In conclusion, in this study, we characterized the potential interactions between K+ nutrition and AM symbiosis in tomato and assessed the function of a K+ transporter, SlHAK10, in both the heterologous yeast system and transgenic plants. We demonstrated that there is a SlHAK10-mediated mycorrhizal K+ uptake pathway in tomato and that improving plant K+ nutrition under the low-K+ condition may increase carbohydrate accumulation in roots and facilitate AM fungal colonization. As a mutually stimulating mechanism has been revealed to exist during the simultaneous exchange of C and Pi/N between the AM partners, it would be interesting to investigate in the future whether the free-market model is also applicable to the exchange of K and C during AM symbiosis.

MATERIALS AND METHODS

Plant Materials and Growth Conditions

Tomato (Solanum lycopersicum ‘MicroTom’) plants were used in this study. Seeds of wild-type and transgenic plants were surface sterilized with 10% (v/v) sodium hypochlorite for 10 min and then germinated in a growth chamber programmed for 16 h of light at 28°C and 8 h of dark at 20°C. The seedlings were then transplanted to sterilized quartz sand for a 2-week culture irrigated with full-strength nutrient solution containing the following: 1 mm NH4+, 4 mm NO3, 2 mm K+, 1 mm Pi, 0.75 mm Ca2+, 0.5 mm Mg2+, 0.25 mm Cl, 0.5 mm SO42−, 20 μm Fe2+, 9 μm Mn2+, 46 μm BO33−, 8 μm Zn2+, 3 μm Cu2+, and 0.03 μm MoO42−. The plantlets were then transferred to either sand-based pot culture or a compartmented culture system for inoculation with AM fungi.

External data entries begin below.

### src/rtl/ace_ccu_snoop_fanout.sv
// ace_ccu_snoop_fanout: broadcasts one ACE snoop (AC) to a masked set of ports, merges every CR, forwards CD from one responder.
// Optional ACE_CCU_SNOOP_FANOUT_CD_SPILL_EN: the upstream CD path goes through a 2-entry spill buffer.
package ace_ccu_snoop_fanout_pkg;
   typedef struct packed {
      logic [43:0] addr;
      logic [3:0]  snoop;
      logic [2:0]  prot;
   } snoop_ac_t;
   typedef logic [4:0] snoop_cr_t;
   typedef struct packed {
      logic [127:0] data;
      logic         last;
   } snoop_cd_t;
   typedef struct packed {
      snoop_ac_t ac;
      logic      ac_valid;
      logic      cr_ready;
      logic      cd_ready;
   } snoop_req_t;
   typedef struct packed {
      logic      ac_ready;
      logic      cr_valid;
      snoop_cr_t cr_resp;
      logic      cd_valid;
      snoop_cd_t cd;
   } snoop_resp_t;
endpackage

module ace_ccu_snoop_fanout #(
   parameter int unsigned NoMstPorts      = 4,
   parameter int unsigned DcacheLineWidth = 512,
   parameter int unsigned AxiDataWidth    = 128,
   parameter type snoop_ac_t    = ace_ccu_snoop_fanout_pkg::snoop_ac_t,
   parameter type snoop_cr_t    = ace_ccu_snoop_fanout_pkg::snoop_cr_t,
   parameter type snoop_cd_t    = ace_ccu_snoop_fanout_pkg::snoop_cd_t,
   parameter type snoop_req_t   = ace_ccu_snoop_fanout_pkg::snoop_req_t,
   parameter type snoop_resp_t  = ace_ccu_snoop_fanout_pkg::snoop_resp_t,
   parameter type domain_mask_t = logic [NoMstPorts-1:0]
) (
   input  logic         clk_i,
   input  logic         rst_ni,
   input  snoop_req_t   slv_req_i,
   output snoop_resp_t  slv_resp_o,
   input  domain_mask_t slv_mask_i,
   output snoop_req_t   mst_reqs_o  [NoMstPorts],
   input  snoop_resp_t  mst_resps_i [NoMstPorts],
   output logic         busy_o
);
   localparam int unsigned CdBeats = DcacheLineWidth / AxiDataWidth;
   localparam int unsigned CntW    = $clog2(CdBeats) + 1;
   localparam int unsigned IdxW    = (NoMstPorts > 1) ? $clog2(NoMstPorts) : 1;
   localparam logic [CntW-1:0] LastBeat = CntW'(CdBeats - 1);

   localparam logic [1:0] IDLE  = 2'd0;
   localparam logic [1:0] AC_CR = 2'd1;
   localparam logic [1:0] RESP  = 2'd2;
   localparam logic [1:0] DATA  = 2'd3;

   logic [1:0]            state_q, state_d;
   logic                  ac_ready_q, ac_ready_d;
   snoop_ac_t             ac_q, ac_d;
   snoop_cr_t             resp_q, resp_d;
   logic [NoMstPorts-1:0] ac_pend_q, ac_pend_d, cr_pend_q, cr_pend_d, cd_pend_q, cd_pend_d;
   logic [IdxW-1:0]       src_q, src_d;
   logic [CntW-1:0]       cnt_q [NoMstPorts];
   logic [CntW-1:0]       cnt_d [NoMstPorts];

   snoop_cd_t src_cd;
   logic      src_valid, src_ready, drain_done, beat;
   logic      unused_cd_last;

   function automatic logic [IdxW-1:0] lowest_set(input logic [NoMstPorts-1:0] m);
      lowest_set = '0;
      for (int i = NoMstPorts - 1; i >= 0; i--) if (m[i]) lowest_set = IdxW'(i);
   endfunction

   // Downstream last is ignored: upstream last comes from the beat counter.
   always_comb begin
      src_cd      = mst_resps_i[src_q].cd;
      src_cd.last = (cnt_q[src_q] == LastBeat);
      src_valid   = (state_q == DATA) && cd_pend_q[src_q] && mst_resps_i[src_q].cd_valid;
      unused_cd_last = mst_resps_i[src_q].cd.last;
   end

`ifdef ACE_CCU_SNOOP_FANOUT_CD_SPILL_EN
   snoop_cd_t  spill_q [2];
   logic       wr_ptr_q, rd_ptr_q, push, pop;
   logic [1:0] fill_q, fill_d;

   assign src_ready  = (fill_q != 2'd2);
   assign push       = src_valid && src_ready;
   assign pop        = (fill_q != 2'd0) && slv_req_i.cd_ready;
   assign fill_d     = fill_q + {1'b0, push} - {1'b0, pop};
   assign drain_done = (fill_d == 2'd0);

   always_ff @(posedge clk_i or negedge rst_ni) begin
      if (!rst_ni) begin
         fill_q   <= 2'd0;
         wr_ptr_q <= 1'b0;
         rd_ptr_q <= 1'b0;
      end else begin
         fill_q <= fill_d;
         if (push) wr_ptr_q <= ~wr_ptr_q;
         if (pop)  rd_ptr_q <= ~rd_ptr_q;
      end
   end

   // NOTE: payload slots are left unreset on purpose; fill_q alone decides whether a slot is meaningful.
   always_ff @(posedge clk_i) begin
      if (push) spill_q[wr_ptr_q] <= src_cd;
   end
`else
   assign src_ready  = slv_req_i.cd_ready;
   assign drain_done = 1'b1;
`endif

   // NOTE: every output of this block gets a default first, so no path leaves a signal unassigned and no latch is inferred.
   always_comb begin
      state_d   = state_q;
      ac_d      = ac_q;
      resp_d    = resp_q;
      ac_pend_d = ac_pend_q;
      cr_pend_d = cr_pend_q;
      cd_pend_d = cd_pend_q;
      src_d     = src_q;
      cnt_d     = cnt_q;
      beat      = 1'b0;
      slv_resp_o          = '0;
      slv_resp_o.ac_ready = ac_ready_q;
      for (int i = 0; i < NoMstPorts; i++) begin
         mst_reqs_o[i]    = '0;
         mst_reqs_o[i].ac = ac_q;
      end
      case (state_q)
         IDLE: begin
            if (slv_req_i.ac_valid && ac_ready_q) begin
               ac_d      = slv_req_i.ac;
               ac_pend_d = slv_mask_i;
               cr_pend_d = slv_mask_i;
               cd_pend_d = '0;
               resp_d    = '0;
               state_d   = (slv_mask_i == '0) ? RESP : AC_CR;
            end
         end
         AC_CR: begin
            for (int i = 0; i < NoMstPorts; i++) begin
               mst_reqs_o[i].ac_valid = ac_pend_q[i];
               mst_reqs_o[i].cr_ready = cr_pend_q[i];
               if (ac_pend_q[i] && mst_resps_i[i].ac_ready) ac_pend_d[i] = 1'b0;
               if (cr_pend_q[i] && mst_resps_i[i].cr_valid) begin
                  cr_pend_d[i] = 1'b0;
                  resp_d       = resp_d | mst_resps_i[i].cr_resp;
                  if (mst_resps_i[i].cr_resp[0]) cd_pend_d[i] = 1'b1;
               end
            end
            if (ac_pend_d == '0 && cr_pend_d == '0) state_d = RESP;
         end
         RESP: begin
            slv_resp_o.cr_valid = 1'b1;
            slv_resp_o.cr_resp  = resp_q;
            if (slv_req_i.cr_ready) begin
               if (cd_pend_q != '0) begin
                  state_d = DATA;
                  src_d   = lowest_set(cd_pend_q);
               end else begin
                  state_d = IDLE;
               end
            end
         end
         default: begin
            for (int i = 0; i < NoMstPorts; i++) begin
               if (cd_pend_q[i]) begin
                  if (IdxW'(i) == src_q) begin
                     mst_reqs_o[i].cd_ready = src_ready;
                     beat = src_valid && src_ready;
                  end else begin
                     mst_reqs_o[i].cd_ready = 1'b1;
                     beat = mst_resps_i[i].cd_valid;
                  end
                  if (beat) begin
                     if (cnt_q[i] == LastBeat) begin
                        cnt_d[i]     = '0;
                        cd_pend_d[i] = 1'b0;
                     end else begin
                        cnt_d[i] = cnt_q[i] + 1'b1;
                     end
                  end
               end
            end
            if (cd_pend_d == '0 && drain_done) state_d = IDLE;
         end
      endcase
`ifdef ACE_CCU_SNOOP_FANOUT_CD_SPILL_EN
      slv_resp_o.cd_valid = (fill_q != 2'd0);
      slv_resp_o.cd       = spill_q[rd_ptr_q];
`else
      if (state_q == DATA) begin
         slv_resp_o.cd_valid = src_valid;
         slv_resp_o.cd       = src_cd;
      end
`endif
      ac_ready_d = (state_d == IDLE);
   end

   // NOTE: state registers use non-blocking assignments so every flop samples pre-edge values.
   always_ff @(posedge clk_i or negedge rst_ni) begin
      if (!rst_ni) begin
         state_q    <= IDLE;
         ac_ready_q <= 1'b0;
         ac_q       <= '0;
         resp_q     <= '0;
         ac_pend_q  <= '0;
         cr_pend_q  <= '0;
         cd_pend_q  <= '0;
         src_q      <= '0;
         for (int i = 0; i < NoMstPorts; i++) cnt_q[i] <= '0;
      end else begin
         state_q    <= state_d;
         ac_ready_q <= ac_ready_d;
         ac_q       <= ac_d;
         resp_q     <= resp_d;
         ac_pend_q  <= ac_pend_d;
         cr_pend_q  <= cr_pend_d;
         cd_pend_q  <= cd_pend_d;
         src_q      <= src_d;
         cnt_q      <= cnt_d;
      end
   end

   assign busy_o = (state_q != IDLE);
endmodule

### config.mk
export PLATFORM = sky130hd
export DESIGN_NAME = ace_ccu_snoop_fanout
export DESIGN_NICKNAME = d
export VERILOG_FILES = /design/src/rtl/ace_ccu_snoop_fanout.sv
export SDC_FILE = /design/constraint.sdc
export NUM_CORES = 1
export LEC_CHECK = 0
export CAP_MARGIN = 20
export CORE_AREA = 4 4 370 372
export DETAILED_ROUTE_END_ITERATION = 7
export DIE_AREA = 0 0 374 376
export PLACE_DENSITY = 0.3
export SLEW_MARGIN = 10
export SYNTH_ARGS = -nofsm -noshare
export SYNTH_HDL_FRONTEND = slang
export SYNTH_SLANG_ARGS = --single-unit
### constraint.sdc
create_clock -name clk_i -period 2.5 [get_ports clk_i]
set_input_delay 0.5 -clock clk_i [delete_from_list [all_inputs] [get_ports clk_i]]
set_output_delay 0.5 -clock clk_i [all_outputs]
set_load 0.02 [all_outputs]
==> run metrics, run 1 <==
post-synthesis sequential area ratio=a little under a quarter; Clk pin slew, worst setup/hold paths=~0.08 ns; grt ovf=0; Mean Syn Cell Area=roughly 10 um2; routed len/inst=roughly 29 um; Final Hold Fails=0; Cell Rows=between 100 and 150; gpl congestion=around 0.9; skew final=~0.0094 ns; layout cell share with drive strength beyond 1=between 30% and 40%; Worst path slowest cell=dfrtp_4; Critical Path Source=src_q[0]; CP dominant cell by count=buf_12; non-filler cells in the finished layout=~3500; 1st-pass router iterations=4; Post-synth EDFFs=0; Worst EP required=about 2 ns; critical path type=flip-flop to output pin; Final Max Tran Viols=0; io pins=~960; Final ANT Viol Nets=0; CTS tree=yes; Detail Placement HPWL=roughly 90000 um; pwr/cell area=1260 nW/um2; number of vias per cell=roughly 3.2; port bufs=approximately 960; sum of negative setup slack=-26.03 ns; CP Buf/Inv Count=6; cell area after synthesis=about 9100 um2; htree depth=3; r2r setup slk=roughly 0.54 ns; vias in the first global route=12191; Slew HR=between 40 and 50%; period utilisation layout=115%; Die Y=376 um; Clock Latency Late Sink=0.38 ns; clk sinks=85; Core ar.=roughly 130000 um2; Starting Density=between 6 and 7%; Cells after Synth=896; top_reg_cell synth=dfrtp_1; initial antenna violation count=70; CP Cell Sequence=buf_12, buf_16, buf_12, buf_12, buf_6, mux4_2, and2_4, buf_6; GR Util All Layers=between 10% and 20%; Slew @ Worst Pin=approximately 0.76 ns; FF-to-FF path depth=7; flops & latches, synth=85; fillers=around 15000; Num CTS Buffers=9; R2R Path Start=src_q[1]; Final WS setup=-0.371 ns; fin crit period=about 2.9 ns; Max VDD drop=0.500 mV; Leak=just over 8 nW; MaxCap Viol Count=0; placed cells=between 3000 and 4000; RSZ-0062 raised after global routing=yes; CP delay by family, top=buffers and inverters; Vias=between 10000 and 15000; crit-path max FO=6; internal power=roughly 0.014 W; Detailed Route Iter0 Violations=670; Critical Path Sink=slv_resp_o[31]; Sequential Power Share=about 11%; r2r endpoint=cnt_q[10]; Max Root-Sink Buffers=2; failing checks=setup timing; syn_nets=1508; worst stage delay on the critical path=0.49 ns; Max Fclk=348 MHz; Worst path depth=8; async set-or-reset flop fraction in the synthesized netlist=100%; CTS root buf=clkbuf_16; outcome=complete, but fails checks; final WL=about 100000 um; first-pass GRT wire length=approximately 130000 um; synthesis-to-finish area growth=137%; startpoint types=flip-flop; Crit path arrival time=around 2.4 ns; Die Span X=about 370 um; Netlist cell types=between 50 and 60; Worst setup EP type=output pin; Nets=around 2400; Switching Share=between 40% and 50%; YS warnings=0; number of remaining DRC errors=0; Min-Delay Path Class=primary input to async pin; largest net degree at the start of global routing=67; Gate power share=83.7%; clock share of power=5.3%; Switch Pwr=0.0127 W; Final Setup Violations=around 130; die footprint=141000 um2
routing by layer:
layer | up-vias | track usage [%] | wire length [um]
met5 | - | 0 | 189
met2 | 670 | 23.7 | 49200
met4 | 32 | 1.10 | 1100
li1 | 4741 | - | -
met3 | 124 | 4.59 | 9060
met1 | 5598 | 16.9 | 41000
cell type report:
type | instances | area (um2) | share of cell area (%)
inverters | 14 | 52.6 | 0.244
well taps | 1768 | 2210 | 10.3
clock inverters | 7 | 73.8 | 0.343
repair buffers | 1052 | 11100 | 51.5
clock buffers | 9 | 225 | 1.05
diodes | 9 | 22.5 | 0.105
multi-input cells | 576 | 5720 | 26.6
flip-flops and latches | 85 | 2130 | 9.91
worst min path at each step:
stage | startpoint | slack (ns) | cells after the start | end
after global placement | rst_ni | 0.47 | 1 | mst_reqs_o[7]
final | rst_ni | 0.05 | 1 | mst_reqs_o[52]
after floorplan | rst_ni | 0.20 | 0 | ac_pend_q[0]
after CTS | rst_ni | 0.04 | 1 | mst_reqs_o[52]
after global routing | rst_ni | 0.06 | 1 | mst_reqs_o[52]
after detailed placement | rst_ni | 0.47 | 1 | mst_reqs_o[52]
cell families after synthesis:
family | count (synthesis) | share of synthesized area, %
flip-flops | 85 | 23.4
AND/OR/NAND/NOR | 360 | 19.9
multiplexers | 137 | 32.8
AO/OA/AOI/OAI | 75 | 5.87
adder cells (fa/ha/maj) | 4 | 0.550
buffers and inverters | 235 | 17.5
registers in the layout, summed over array words and instances, names as in the netlist:
signal	flops
ac_pend_q	4
ac_ready_q	1
cd_pend_q	4
cnt_q	12
cr_pend_q	4
mst_reqs_o	51
resp_q	5
src_q	2
state_q	2
per-stage QoR:
stage                     instance area (um2)  worst slack [ns]  utilization [%]  hold WS (ns)  total power (W)
after detailed placement                20000            -0.364             15.0         0.470           0.0231
after global routing                    21500            -0.415             16.1        0.0560           0.0286
final                                   21500            -0.371             16.2        0.0473           0.0272
after global placement                  20000            -0.373             15.0         0.465           0.0232
after CTS                               21200            -0.407             15.9        0.0410           0.0269
after floorplan                          9100             0.380                -         0.204           0.0133
synth_stat cells (2+ instances only):
master / number / area (um2)
ha_1: 4 / 50.1
o22a_1: 2 / 17.5
mux2_2: 9 / 101
a21o_1: 5 / 37.5
or2_2: 2 / 12.5
o21ai_0: 12 / 60.1
a21oi_1: 12 / 60.1
buf_6: 12 / 135
nand3_1: 5 / 25.0
nor4_1: 2 / 12.5
dfrtp_1: 85 / 2130
a22o_1: 8 / 70.1
o22ai_1: 4 / 25.0
inv_1: 14 / 52.6
o31ai_1: 2 / 15.0
and2_1: 138 / 863
a21boi_0: 2 / 15.0
a221oi_1: 2 / 17.5
buf_1: 2 / 7.51
nor2b_1: 7 / 43.8
clkbuf_1: 25 / 93.8
nand2_1: 164 / 616
a32oi_1: 10 / 87.6
nor2_1: 21 / 78.8
a31oi_1: 6 / 37.5
buf_2: 24 / 120
buf_4: 157 / 1180
mux4_2: 128 / 2880
nand4_1: 3 / 18.8
nor3_1: 2 / 10.0
nand3b_1: 5 / 37.5
a311oi_1: 2 / 17.5
what timing repair did:
item / in CTS / in global routing
pin swaps: 5 / 4
hold buffers: 0 / 0
gates resized for setup: 494 / 149
setup buffers: 25 / 14
gates cloned: 4 / 0
endpoints found under the setup margin: 132 / 132
power groups by stage:
| stage | clock, W | combinational, W | sequential (W) |
|---|---|---|---|
| after global placement | 0 | 0.0202 | 0.00306 |
| after floorplan | 0 | 0.0103 | 0.00292 |
| after detailed placement | 0 | 0.0200 | 0.00310 |
| after CTS | 0.00151 | 0.0224 | 0.00306 |
| after global routing | 0.00156 | 0.0239 | 0.00313 |
| final | 0.00143 | 0.0227 | 0.00299 |
cell usage in the layout, fill, tap and decap left out, types with 5 or more instances in the layout:
cell type | Yosys | final
a21oi_1 | 12 | 12
a22o_1 | 8 | 8
and2_4 | 0 | 115
a32oi_1 | 10 | 10
buf_8 | 0 | 11
buf_4 | 157 | 50
buf_2 | 24 | 13
clkdlybuf4s50_1 | 0 | 808
mux2_2 | 9 | 9
dfrtp_1 | 85 | 83
buf_6 | 12 | 121
mux4_2 | 128 | 128
o21ai_0 | 12 | 12
a21o_1 | 5 | 5
nand2_1 | 164 | 164
nand3b_1 | 5 | 5
inv_1 | 14 | 14
nand3_1 | 5 | 5
nor2b_1 | 7 | 7
and2_1 | 138 | 23
buf_12 | 0 | 40
clkbuf_16 | 0 | 9
a31oi_1 | 6 | 6
buf_16 | 0 | 7
diode_2 | 0 | 9
nor2_1 | 21 | 20
(Power assumes the default switching activity.)
==> inputs of run 2 (changes only) <==
==> constraint.sdc (replaced) <==
create_clock -name clk_i -period 2.5 [get_ports clk_i]
set_input_delay 0.5 -clock clk_i [delete_from_list [all_inputs] [get_ports clk_i]]
set_output_delay 0.5 -clock clk_i [all_outputs]
set_load 0.1 [all_outputs]
==> run 2 against run 1 <==
The flow still finishes with violations (setup timing). Utilization rose by 0.61 points. Via count rose by 0.56%. Worst setup slack improved by 0.10 ns. Design area rose by 3.8%. Sequential share of layout area fell by 0.35 points. Clock skew rose by 0.0044 ns. Critical path type unchanged.
==> run metrics, run 2 (synthesis results as in run 1) <==
outcome=complete, but fails checks; failing checks=setup timing; Starting Density=6.83%; Worst EP required=about 2 ns; critical path type=flip-flop to output pin; number of vias per cell=between 3 and 4; final WL=about 100000 um; max reg flops=51; 1st-pass router iterations=5; Max Root-Sink Buffers=2; Crit path arrival time=approximately 2.3 ns; RSZ-0062 raised after global routing=yes; Worst path slowest cell=mux4_2; grt ovf=0; gpl congestion=between 0.9 and 1; Worst setup EP type=output pin; CP Cell Sequence=buf_12, buf_16, buf_6, mux4_2, and2_4, buf_12; Die Y=376 um; Final Hold Fails=0; Final ANT Viol Nets=0; initial antenna violation count=83; Finished Core Util=between 10% and 20%; startpoint types=flip-flop; FF-to-FF path depth=7; Cell Rows=about 130; R2R Path Start=src_q[1]; Slew HR=between 60% and 70%; Critical Path Source=src_q[0]; commonest non-fill, non-tap cells in the layout=clkdlybuf4s50_1 (602), buf_4 (243), buf_12 (165); Clock Latency Late Sink=approximately 0.40 ns; synthesis-to-finish area growth=146%; Max Fclk=361 MHz; port bufs=roughly 960; htree depth=3; Detailed Route Iter0 Violations=roughly 470; r2r setup slk=0.43 ns; crit-path max FO=5; commonest non-fill, non-tap cell in the layout=clkdlybuf4s50_1; first-pass GRT wire length=about 130000 um; layout cell share with drive strength beyond 1=42.5%; CP delay by family, top=buffers and inverters; Vias=around 11000; period utilisation layout=111%; GR Util All Layers=14.1%; Die Span X=374 um; CP Buf/Inv Count=4; Worst path depth=6; largest net degree at the start of global routing=62; vias in the first global route=between 10000 and 15000; CTS tree=yes; skew final=~0.014 ns; die footprint=between 100000 and 150000 um2; CP dominant cell by count=buf_12; worst stage delay on the critical path=around 0.54 ns; clk sinks=85; Final WS setup=-0.270 ns; routed len/inst=about 30 um; Slew @ Worst Pin=about 0.56 ns; Detail Placement HPWL=91000 um; r2r endpoint=state_q[0]; CTS root buf=clkbuf_16; number of remaining DRC errors=0; Clk pin slew, worst setup/hold paths=approximately 0.080 ns; io pins=roughly 960; Min-Delay Path Class=flip-flop to flip-flop; Critical Path Sink=slv_resp_o[22]; Core ar.=~130000 um2; fin crit period=~2.8 ns; MaxCap Viol Count=0; Num CTS Buffers=9; Final Setup Violations=roughly 130; Final Max Tran Viols=0; Nets=2340
run 2: worst min-delay path by stage:
stage	startpoint	endpoint	cells after the start
finish	ac_pend_q[0]	ac_pend_q[0]	1
global route	ac_pend_q[0]	ac_pend_q[0]	1
CTS	ac_pend_q[2]	ac_pend_q[2]	1
detailed placement	rst_ni	mst_reqs_o[7]	1
global placement	rst_ni	mst_reqs_o[6]	1
floorplan	rst_ni	ac_pend_q[0]	0
run 2: layout make-up:
class / count / area (um2)
multi-input combinational: 576 / 5800
clock inverter: 6 / 119
antenna: 14 / 35.0
inverter: 14 / 52.6
clock buffer: 10 / 229
fill: 14753 / 111000
sequential: 85 / 2140
timing repair buffer: 1042 / 11800
tap: 1768 / 2210
run 2: worst reg2reg max path, cell delays in order, from the launching register on:
cell and delay [ns]:
dfrtp_4 0.51, buf_6 0.14, buf_16 0.15, buf_8 0.14
and2_1 0.14, a221oi_2 0.36, nand4_1 0.30, a21boi_1 0.22
run 2: metrics by stage:
stage          worst slack (ns)  setup TNS (ns)  area (um2)  hold slack, ns  std cells
2_1_floorplan           -0.0350          -0.287        9150           0.204        896
3_3_place_gp            -0.0795          -0.311       21000           0.431       3455
3_5_place_dp            -0.0936          -0.257       21000           0.434       3455
4_1_cts                  -0.377          -38.89       22300           0.508       3500
5_1_grt                  -0.362          -35.67       22300           0.529       3507
6_report                 -0.270          -22.30       22300           0.501       3515
run 2: metal layers:
| layer | wire length [um] | global-route usage, % | share of wire (%) |
|---|---|---|---|
| met3 | 10000 | 5.45 | 9.6 |
| met5 | 250 | 0 | 0.24 |
| met1 | 41000 | 16.8 | 39 |
| met4 | 2380 | 3.35 | 2.3 |
| met2 | 50600 | 24.0 | 49 |
run 2: timing repair:
action,CTS,global route
endpoints found under the setup margin,135,133
hold endpoints to repair,14,0
gates resized for setup,194,13
pin swaps,8,5
setup buffers,19,8
gates cloned,9,0
hold buffers,1,0
Power of run 2 is left out: the tool's default activity adds up to more than one toggle a clock period on the data nets, which glitch-free logic cannot reach.
==> inputs of run 3 (changes only) <==
--- a/config.mk
+++ b/config.mk
@@ -10,6 +10,7 @@
 export DETAILED_ROUTE_END_ITERATION = 7
 export DIE_AREA = 0 0 374 376
 export PLACE_DENSITY = 0.3
+export SKIP_CTS_REPAIR_TIMING = 1
 export SLEW_MARGIN = 10
 export SYNTH_ARGS = -nofsm -noshare
 export SYNTH_HDL_FRONTEND = slang
==> run 3 against run 2 <==
The run still ends with setup timing left. Die area is the same. Via count decreased by 0.38%. Register-to-register slack is essentially flat. Design area is 0.51% lower. Hold slack barely moved. Worst setup slack worse by 0.014 ns. Count of clock-buffer cells in the layout stayed put. Final cell count hardly changed. Critical path type unchanged.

For sand-based pot culture, three plantlets were transplanted to a 3-dm3 pot filled with sterilized sand. A sand-based mycorrhizal inoculum containing Rhizophagus irregularis (previously named Glomus intraradices) was used for colonization. Each plantlet was inoculated with 1.2 g of inoculum containing approximately 200 spores around the roots. The NM control plants were obtained by inoculation with autoclaved inoculum. The plants were supplied with nutrient solution including either 2 mm K+ as a high-K+ treatment or 0.2 mm K+ as a low-K+ treatment. To guarantee high mycorrhizal colonization, the plants in pot culture were watered with a relatively low concentration (50 μm) of Pi.

A compartmented culture system was employed to investigate the contribution of SlHAK10 to mycorrhizal K uptake by using two loss-of-function slhak10 mutant lines. The culture system contains an RFC and two HCs (Supplemental Fig. S7A). All three compartments were filled with a 4:1 mixture of sand and soil (the soil contains 30.2 mg kg−1 available K and 18.5 mg kg−1 available Pi). Two mutant lines or wild-type plants were grown in the RFC in the presence or absence, respectively, of R. irregularis inoculation for 5 weeks. All the plants were watered weekly with nutrient solution containing either 2 mm K+ as a high-K+ condition or 0.2 mm K+ as a low-K+ condition. To prevent ion diffusion between the RFC and HCs, the RFC was separated from the HCs by two iron gauzes with a 0.5-cm air gap. A 30-μm nylon mesh was placed between the two iron gauzes to prevent roots from entering the HCs. To monitor whether fungal hyphae could reach and take up nutrients from HCs, additional 15N-labeled Ca(NO3)2 was introduced into the two HCs by watering, and 15N accumulation in the mycorrhizal plants and NM plants was determined.

RT-qPCR

For performing RT-qPCR analysis, approximately 2 μg of total RNA from each sample was used to synthesize cDNA using a reverse transcription kit (Takara), and the synthesized cDNAs were used as templates for the following RT-qPCR analysis. The PCR was conducted on an Applied Biosystems Plus Real-Time PCR System using the SYBER premix ExTaq kit (Takara). The specific primer pairs for each of the HAK genes are listed in Supplemental Table S1. The relative transcript abundance of each target gene was standardized to the transcript level of a tomato constitutive Actin gene (Chen et al., 2014).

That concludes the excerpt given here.